Qasem, Zainah A (2014) The role of website experience in building attitude and intention towards online shopping. PhD thesis, University of Leeds.
Abstract
Since technology has become an inseparable part of consumers’ lives, understanding acceptance and use of technology at individual consumer level has become a must for marketing theory and practice. To explain consumers’ acceptance of a new technology, the present study uses the unified theory of acceptance and use of technology (UTAUT) as the theoretical foundation. It then proposes extending UTAUT through incorporating a hedonic dimension, which should be an important predictor in explaining technology acceptancy in a consumer context such as on-line shopping, especially where experiential products—like apparel—are involved. The proposed hedonic dimension is perceived playfulness, which itself has two first-order latent antecedents; vividness and embodied cognition. Vividness —visual in this case—is related to the vividness of the shopping environment as represented on-line and to what extent its visual cues stimulate consumers to form strong (as opposed to weak) mental images of the product that they seek to buy. Embodied cognition represents the relationship between the pre-existing knowledge that is saved in mind and body.
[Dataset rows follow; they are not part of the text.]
Background: an optimization exercise with open tools, aiming at small area, a short achievable clock period and few clock cycles. Do not read the settings as production practice.
The RTL was checked by simulation tests, not by an equivalence proof against the original design.

==> inputs of v7 <==
==> flow/design.v (excerpt) <==
module pddcss_core (
    input  wire        clk,
    input  wire        rst,             
    input  wire [31:0] cfg_init,
    input  wire [31:0] cfg_min,
    input  wire [31:0] cfg_max,
    input  wire [31:0] cfg_fine,
    input  wire [31:0] cfg_coarse,
    input  wire [31:0] cfg_timeout_ms,
    input  wire        cfg_dir_rev,
    input  wire        cmd_valid,
    output wire        cmd_ready,
    input  wire [31:0] cmd_data,
    output reg         rsp_valid,
    output reg  [1:0]  rsp_status,      
    output reg         rsp_ret_valid,
    output wire [31:0] rsp_ret,
    output reg  [8:0]  rsp_events,
    output reg  [1:0]  rsp_skip_op,
    output wire [31:0] rsp_value,
    output wire        rsp_confirmed,
    output wire        rsp_fine,
    output wire        rsp_pstate,
    output wire        rsp_run_flag,
    output wire [4:0]  rsp_flags
);
Settings: LEC_CHECK=0, ABC_AREA=1, ABC_CLOCK_PERIOD_IN_PS=11000, CAP_MARGIN=20, CORE_MARGIN=2, CORE_UTILIZATION=40, SLEW_MARGIN=20; clock period 48.0 ns.
run.sh (not shown) runs the stock make flow with config.mk's settings and CLKGATE_MAP_FILE= SYNTH_SCRIPT=/design/flow/synth_recipe.tcl, a recipe that flattens the netlist after the stock synthesis.
==> v10: changes against v7 <==
--- a/flow/design.v
+++ b/flow/design.v
@@ -284,12 +284,14 @@
     localparam [1:0] DIR_ZERO = 2'b00, DIR_POS = 2'b01, DIR_NEG = 2'b11;
     reg        rdy;                      
     reg        cv;                       
     reg [31:0] cr;
     reg        cok;                      
+    reg        c_rot;                    
     reg [1:0]  ph;                       
     reg [1:0]  ini;                      
+    reg [31:0] cmin, cmax, ctmo;         
     reg        dead;                     
     reg [31:0] time_ms;
     reg        dir_rev;
     reg [1:0]  last_phase;
     reg [1:0]  step_seq;
@@ -381,11 +383,11 @@
     wire mm_over    = (el[31:10] != 22'd0) ||                                         
                       (el[9:5] == 5'b11111 && (el[4] || (el[3] && el[2:0] != 3'd0)));
     wire grace_ok   = (el[31:6] != 26'd0) || (el[5] && el[4] && (el[3] || el[2] || el[1]));  
     wire to_lt;
     wire to_eq;
-    cmp_u #(32) u_to (.a(cfg_timeout_ms), .b(el), .lt(to_lt), .eq(to_eq));
+    cmp_u #(32) u_to (.a(ctmo), .b(el), .lt(to_lt), .eq(to_eq));
     wire adj_over = to_lt;                                                            
     wire        cnt_neg = count[31];
     wire        cnt_big = cnt_neg ? (count[30:2] != {29{1'b1}} || count[1:0] == 2'd0)
                                   : (count[30:2] != 29'd0);
     wire [1:0]  cnt_lo  = cnt_neg ? (~count[1:0] + 2'd1) : count[1:0];
@@ -396,11 +398,10 @@
             4'b0001, 4'b0111, 4'b1110, 4'b1000: table_delta = DIR_POS;
             4'b0010, 4'b1011, 4'b1101, 4'b0100: table_delta = DIR_NEG;
             default:                            table_delta = DIR_ZERO;
         endcase
     endfunction
-    wire [31:0] cnt_base = count_z ? 32'd0 : count;
     reg        n_dead;
     reg        n_dir_rev;
     reg [1:0]  n_last_phase, n_step_seq, n_step_dir, n_last_dir;
     reg        ld_detent_time, clr_detent_time;
     reg        cnt_step, cnt_dec;
@@ -641,12 +642,12 @@
     wire ex_rot = ex && fp_go;
     wire [30:0] step2 = (cur_step[30:23] == 8'd0) ? {cur_step[29:0], 1'b0} :
                         (cur_step[30:23] == 8'hFE) ? 31'h7F800000 :
                         {cur_step[30:23] + 8'd1, cur_step[22:0]};
     wire        d3 = (dmag == 2'd3);
-    wire        pass_a = ex_rot & d3;         
     wire        pass_b1 = (ph == 2'd2);       
+    wire        pass_a = c_rot & d3 & !pass_b1;   
     wire [31:0] s1_a = pass_a ? {1'b0, cur_step} : value;
     wire [31:0] s1_b = pass_a ? {1'b0, step2} :
                        pass_b1 ? {p_neg, count[30:0]} :
                        {cnt_neg, (dmag == 2'd2) ? step2 : cur_step};
     wire [27:0] s1_r;
@@ -654,32 +655,37 @@
     wire        s1_sx, s1_binf;
     fp32_add_s1 u_s1 (.a(s1_a), .b(s1_b), .r(s1_r), .ex(s1_ex),
                       .sx(s1_sx), .b_inf(s1_binf));
     wire [31:0] sum;
     fp32_add_s2 u_s2 (.r(p_r), .ex(p_ex), .sx(p_sx), .b_inf(p_binf), .sb(p_sb), .y(sum));
-    wire [31:0] cx = (ini == 2'd1) ? cfg_min : (ini == 2'd2) ? cfg_init : sum;
+    wire [31:0] cx = (ini == 2'd1) ? cmin : (ini == 2'd2) ? value : sum;
     wire below, above;
-    fp32_lt u_lo (.a(cx),      .b(cfg_min), .lt(below));
-    fp32_lt u_hi (.a(cfg_max), .b(cx),      .lt(above));
-    wire [31:0] clamped = below ? cfg_min : (above ? cfg_max : cx);
-    wire sp_changed = p_conf || (below ? (cfg_min != value) :
-                                 above ? (cfg_max != value) : (sum != value));
-    wire [31:0] time_sum;
-    wire        time_co;
-    add_pfx #(32) u_time (.a(time_ms), .b({9'd0, cr[22:0]}), .ci(1'b0), .s(time_sum), .co(time_co));
-    wire [31:0] cnt_x = cnt_base ^ {32{cnt_dec}};
-    reg  [31:0] cnt_inc;
-    reg         cc;
+    fp32_lt u_lo (.a(cx),   .b(cmin), .lt(below));
+    fp32_lt u_hi (.a(cmax), .b(cx),   .lt(above));
+    wire [31:0] clamped = below ? cmin : (above ? cmax : cx);
+    wire sp_changed = p_conf || (below ? (cmin != value) :
+                                 above ? (cmax != value) : (sum != value));
+    wire [22:0] time_lo;
+    wire        time_c23;
+    add_rc #(23) u_time (.a(time_ms[22:0]), .b(cr[22:0]), .ci(1'b0), .s(time_lo), .co(time_c23));
+    wire [8:0]  time_hi1 = time_ms[31:23] + 9'd1;
+    wire [31:0] time_sum = {time_c23 ? time_hi1 : time_ms[31:23], time_lo};
+    reg  [31:0] cnt_inc, cnt_dcr;
+    reg         cc, cb;
     integer     j;
     always @* begin
         cc = 1'b1;
+        cb = 1'b1;
         for (j = 0; j < 32; j = j + 1) begin
-            cnt_inc[j] = cnt_x[j] ^ cc;
-            cc = cc & cnt_x[j];
+            cnt_inc[j] = count[j] ^ cc;
+            cc = cc & count[j];
+            cnt_dcr[j] = count[j] ^ cb;
+            cb = cb & !count[j];
         end
     end
-    wire [31:0] cnt_next = cnt_inc ^ {32{cnt_dec}};
+    wire [31:0] cnt_next = count_z ? (cnt_dec ? 32'hFFFFFFFF : 32'd1) :
+                           (cnt_dec ? cnt_dcr : cnt_inc);
     function [10:0] push_fifo(input [10:0] f, input l);
         integer q;
         reg above;
         begin
             above = 1'b0;
@@ -698,44 +704,46 @@
     wire s2  = (ph == 2'd3);             
     integer b;
     always @(posedge clk) begin
         cr  <= cmd_data;
         cok <= i_ok;
+        c_rot <= (i_op == 8'h20);
         p_r <= s1_r;
         p_ex <= s1_ex;
         p_sx <= s1_sx;
         p_binf <= s1_binf;
         p_sb <= s1_b[31];
         if (ex) begin
             p_conf <= confirmed;
             p_neg <= cnt_neg;
         end
+        cmin <= cfg_min;
+        cmax <= cfg_max;
+        ctmo <= cfg_timeout_ms;
         if (rst) begin
+            value <= cfg_init;
             rdy <= 1'b0;
             cv <= 1'b0;
             ph <= 2'd0;
             ini <= 2'd1;
             dead <= cfg_bad_v;
-            time_ms <= 32'd0;
             dir_rev <= cfg_dir_rev;
             last_phase <= 2'd0;
             step_seq <= 2'd0;
             step_dir <= DIR_ZERO;
             last_dir <= DIR_ZERO;
-            last_detent_time <= 32'd0;
             count_z <= 1'b1;
             pressed <= 3'd0;
             mm_valid <= 3'd0;
             woke <= 1'b0;
             for (b = 0; b < 3; b = b + 1) begin
-                last_db_time[b] <= 32'd0;
+                last_db_time[b] <= time_ms;
                 fifo[b] <= 11'd1;
             end
             confirmed <= 1'b1;
             use_fine <= 1'b1;
             cur_step <= cfg_fine[30:0];
-            last_adj <= 32'd0;
             pstate <= 1'b0;
             suspended <= 1'b0;
             run_flag <= 1'b1;
             flags <= 5'd0;
             rsp_valid <= 1'b0;
@@ -758,11 +766,10 @@
                 last_phase <= n_last_phase;
                 step_seq <= n_step_seq;
                 step_dir <= n_step_dir;
                 last_dir <= n_last_dir;
                 if (ld_detent_time) last_detent_time <= time_ms;
-                if (clr_detent_time) last_detent_time <= 32'd0;
                 if (cnt_step) count <= cnt_next;
                 count_z <= n_count_z;
                 pressed <= n_pressed;
                 mm_valid <= n_mm_valid;
                 woke <= n_woke;
--- a/flow/config.mk
+++ b/flow/config.mk
@@ -7,7 +7,7 @@
 export LEC_CHECK = 0
 export ABC_AREA = 1
 export ABC_CLOCK_PERIOD_IN_PS = 11000
 export CAP_MARGIN = 20
 export CORE_MARGIN = 2
-export CORE_UTILIZATION = 40
+export CORE_UTILIZATION = 60
 export SLEW_MARGIN = 20
==> v24: changes against v7 <==
--- a/flow/design.v
+++ b/flow/design.v
@@ -284,12 +284,14 @@
     localparam [1:0] DIR_ZERO = 2'b00, DIR_POS = 2'b01, DIR_NEG = 2'b11;
     reg        rdy;                      
     reg        cv;                       
     reg [31:0] cr;
     reg        cok;                      
+    reg        c_rot;                    
     reg [1:0]  ph;                       
     reg [1:0]  ini;                      
+    reg [31:0] cmin, cmax, ctmo;         
     reg        dead;                     
     reg [31:0] time_ms;
     reg        dir_rev;
     reg [1:0]  last_phase;
     reg [1:0]  step_seq;
@@ -381,11 +383,11 @@
     wire mm_over    = (el[31:10] != 22'd0) ||                                         
                       (el[9:5] == 5'b11111 && (el[4] || (el[3] && el[2:0] != 3'd0)));
     wire grace_ok   = (el[31:6] != 26'd0) || (el[5] && el[4] && (el[3] || el[2] || el[1]));  
     wire to_lt;
     wire to_eq;
-    cmp_u #(32) u_to (.a(cfg_timeout_ms), .b(el), .lt(to_lt), .eq(to_eq));
+    cmp_u #(32) u_to (.a(ctmo), .b(el), .lt(to_lt), .eq(to_eq));
     wire adj_over = to_lt;                                                            
     wire        cnt_neg = count[31];
     wire        cnt_big = cnt_neg ? (count[30:2] != {29{1'b1}} || count[1:0] == 2'd0)
                                   : (count[30:2] != 29'd0);
     wire [1:0]  cnt_lo  = cnt_neg ? (~count[1:0] + 2'd1) : count[1:0];
@@ -396,11 +398,10 @@
             4'b0001, 4'b0111, 4'b1110, 4'b1000: table_delta = DIR_POS;
             4'b0010, 4'b1011, 4'b1101, 4'b0100: table_delta = DIR_NEG;
             default:                            table_delta = DIR_ZERO;
         endcase
     endfunction
-    wire [31:0] cnt_base = count_z ? 32'd0 : count;
     reg        n_dead;
     reg        n_dir_rev;
     reg [1:0]  n_last_phase, n_step_seq, n_step_dir, n_last_dir;
     reg        ld_detent_time, clr_detent_time;
     reg        cnt_step, cnt_dec;
@@ -641,12 +642,12 @@
     wire ex_rot = ex && fp_go;
     wire [30:0] step2 = (cur_step[30:23] == 8'd0) ? {cur_step[29:0], 1'b0} :
                         (cur_step[30:23] == 8'hFE) ? 31'h7F800000 :
                         {cur_step[30:23] + 8'd1, cur_step[22:0]};
     wire        d3 = (dmag == 2'd3);
-    wire        pass_a = ex_rot & d3;         
     wire        pass_b1 = (ph == 2'd2);       
+    wire        pass_a = c_rot & d3 & !pass_b1;   
     wire [31:0] s1_a = pass_a ? {1'b0, cur_step} : value;
     wire [31:0] s1_b = pass_a ? {1'b0, step2} :
                        pass_b1 ? {p_neg, count[30:0]} :
                        {cnt_neg, (dmag == 2'd2) ? step2 : cur_step};
     wire [27:0] s1_r;
@@ -654,32 +655,37 @@
     wire        s1_sx, s1_binf;
     fp32_add_s1 u_s1 (.a(s1_a), .b(s1_b), .r(s1_r), .ex(s1_ex),
                       .sx(s1_sx), .b_inf(s1_binf));
     wire [31:0] sum;
     fp32_add_s2 u_s2 (.r(p_r), .ex(p_ex), .sx(p_sx), .b_inf(p_binf), .sb(p_sb), .y(sum));
-    wire [31:0] cx = (ini == 2'd1) ? cfg_min : (ini == 2'd2) ? cfg_init : sum;
+    wire [31:0] cx = (ini == 2'd1) ? cmin : (ini == 2'd2) ? value : sum;
     wire below, above;
-    fp32_lt u_lo (.a(cx),      .b(cfg_min), .lt(below));
-    fp32_lt u_hi (.a(cfg_max), .b(cx),      .lt(above));
-    wire [31:0] clamped = below ? cfg_min : (above ? cfg_max : cx);
-    wire sp_changed = p_conf || (below ? (cfg_min != value) :
-                                 above ? (cfg_max != value) : (sum != value));
-    wire [31:0] time_sum;
-    wire        time_co;
-    add_pfx #(32) u_time (.a(time_ms), .b({9'd0, cr[22:0]}), .ci(1'b0), .s(time_sum), .co(time_co));
-    wire [31:0] cnt_x = cnt_base ^ {32{cnt_dec}};
-    reg  [31:0] cnt_inc;
-    reg         cc;
+    fp32_lt u_lo (.a(cx),   .b(cmin), .lt(below));
+    fp32_lt u_hi (.a(cmax), .b(cx),   .lt(above));
+    wire [31:0] clamped = below ? cmin : (above ? cmax : cx);
+    wire sp_changed = p_conf || (below ? (cmin != value) :
+                                 above ? (cmax != value) : (sum != value));
+    wire [22:0] time_lo;
+    wire        time_c23;
+    add_rc #(23) u_time (.a(time_ms[22:0]), .b(cr[22:0]), .ci(1'b0), .s(time_lo), .co(time_c23));
+    wire [8:0]  time_hi1 = time_ms[31:23] + 9'd1;
+    wire [31:0] time_sum = {time_c23 ? time_hi1 : time_ms[31:23], time_lo};
+    reg  [31:0] cnt_inc, cnt_dcr;
+    reg         cc, cb;
     integer     j;
     always @* begin
         cc = 1'b1;
+        cb = 1'b1;
         for (j = 0; j < 32; j = j + 1) begin
-            cnt_inc[j] = cnt_x[j] ^ cc;
-            cc = cc & cnt_x[j];
+            cnt_inc[j] = count[j] ^ cc;
+            cc = cc & count[j];
+            cnt_dcr[j] = count[j] ^ cb;
+            cb = cb & !count[j];
         end
     end
-    wire [31:0] cnt_next = cnt_inc ^ {32{cnt_dec}};
+    wire [31:0] cnt_next = count_z ? (cnt_dec ? 32'hFFFFFFFF : 32'd1) :
+                           (cnt_dec ? cnt_dcr : cnt_inc);
     function [10:0] push_fifo(input [10:0] f, input l);
         integer q;
         reg above;
         begin
             above = 1'b0;
@@ -698,44 +704,46 @@
     wire s2  = (ph == 2'd3);             
     integer b;
     always @(posedge clk) begin
         cr  <= cmd_data;
         cok <= i_ok;
+        c_rot <= (i_op == 8'h20);
         p_r <= s1_r;
         p_ex <= s1_ex;
         p_sx <= s1_sx;
         p_binf <= s1_binf;
         p_sb <= s1_b[31];
         if (ex) begin
             p_conf <= confirmed;
             p_neg <= cnt_neg;
         end
+        cmin <= cfg_min;
+        cmax <= cfg_max;
+        ctmo <= cfg_timeout_ms;
         if (rst) begin
+            value <= cfg_init;
             rdy <= 1'b0;
             cv <= 1'b0;
             ph <= 2'd0;
             ini <= 2'd1;
             dead <= cfg_bad_v;
-            time_ms <= 32'd0;
             dir_rev <= cfg_dir_rev;
             last_phase <= 2'd0;
             step_seq <= 2'd0;
             step_dir <= DIR_ZERO;
             last_dir <= DIR_ZERO;
-            last_detent_time <= 32'd0;
             count_z <= 1'b1;
             pressed <= 3'd0;
             mm_valid <= 3'd0;
             woke <= 1'b0;
             for (b = 0; b < 3; b = b + 1) begin
-                last_db_time[b] <= 32'd0;
+                last_db_time[b] <= time_ms;
                 fifo[b] <= 11'd1;
             end
             confirmed <= 1'b1;
             use_fine <= 1'b1;
             cur_step <= cfg_fine[30:0];
-            last_adj <= 32'd0;
             pstate <= 1'b0;
             suspended <= 1'b0;
             run_flag <= 1'b1;
             flags <= 5'd0;
             rsp_valid <= 1'b0;
@@ -758,11 +766,10 @@
                 last_phase <= n_last_phase;
                 step_seq <= n_step_seq;
                 step_dir <= n_step_dir;
                 last_dir <= n_last_dir;
                 if (ld_detent_time) last_detent_time <= time_ms;
-                if (clr_detent_time) last_detent_time <= 32'd0;
                 if (cnt_step) count <= cnt_next;
                 count_z <= n_count_z;
                 pressed <= n_pressed;
                 mm_valid <= n_mm_valid;
                 woke <= n_woke;
==> flow/config.mk (replaced) <==
export PLATFORM = sky130hd
export DESIGN_NAME = pddcss_core
export DESIGN_NICKNAME = pddcss_core
export VERILOG_FILES = /design/flow/design.v
export SDC_FILE = /design/flow/constraint.sdc
export NUM_CORES = 4
export LEC_CHECK = 0
export ABC_AREA = 1
export ABC_CLOCK_PERIOD_IN_PS = 11000
export CAP_MARGIN = 50
export CORE_MARGIN = 2
export CORE_UTILIZATION = 60
export SLEW_MARGIN = 70
==> results.toml <==
[timing]
fin_crit_ns = 13.23
max_freq_mhz = 75.6

[pwr]
power.switching_uw = 1290

[floorplan]
dieWidth_um = 277

[outcome]
outcome = "complete, no violations"
# the run above: v10

==> results.toml <==
[pwr]
power.switching_uw = 1340

[timing]
max_freq_mhz = 57.4
fin_crit_ns = 17.41

[floorplan]
dieWidth_um = 337

[detailed_routing]
wire_per_inst_um = 23.0

[outcome]
outcome = "complete, no violations"

[finish]
final_cells = 8033
# the run above: v7

==> results.toml <==
[timing]
fin_crit_ns = 12.33
max_freq_mhz = 81.1

[finish]
fin_nets = 6605

[floorplan]
dieWidth_um = 277

[pwr]
power.switching_uw = 1310

[outcome]
outcome = "complete, no violations"

[logic_synthesis]
yosys-mux-area-fraction = 0.00112
yosysSeqAreaShare = 0.392
# the run above: v24

Testbench counts of v7, summed over its fixed seeds: cycles 33,993.
Testbench counts of v10, summed over its fixed seeds: cycles 33,993.
Testbench counts of v24, summed over its fixed seeds: cycles 33,993.

==> separate check: timing with driven ports <==
In the flow no input, the clock included, has a driving cell. The finished layouts below were timed again as built, in two steps. Step 1 (the two cells are an assumption about what drives the block):
set clk [get_ports {clk}]
set_driving_cell -lib_cell sky130_fd_sc_hd__clkbuf_16 $clk
set_driving_cell -lib_cell sky130_fd_sc_hd__buf_2 [delete_from_list [all_inputs] $clk]
Step 2 times the ports against the registers' clock, not the clock port: input delays grow and output delays shrink by t, the midpoint of the rising clock arrivals with the driver on. a / b / c = ideal / step 1 / step 2; a / b = the first two.
| run | t (ns) | setup WS [ns] | worst slew at a driven data input, ns |
|---|---|---|---|
| v7 | 0.699 | 30.589 / 30.589 / 30.589 | 0.11 |
| v10 | 0.697 | 34.773 / 34.773 / 34.773 | 0.07 |
| v24 | 0.711 | 35.666 / 35.594 / 36.207 | 0.07 |
After both steps every run listed still meets setup and hold.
The present study also reintroduces attitude to the model as an important construct in predicting purchase intention.
To test the proposed model’s ability to explain technology acceptance in different cultural contexts, the model is empirically tested via an experiment and a survey in a western country—the UK—and a non-western country—The Hashemite Kingdom of Jordan (HKJ). Two hundred and twenty two questionnaires are collected from the UK and 258 questionnaires are collected from the HKJ.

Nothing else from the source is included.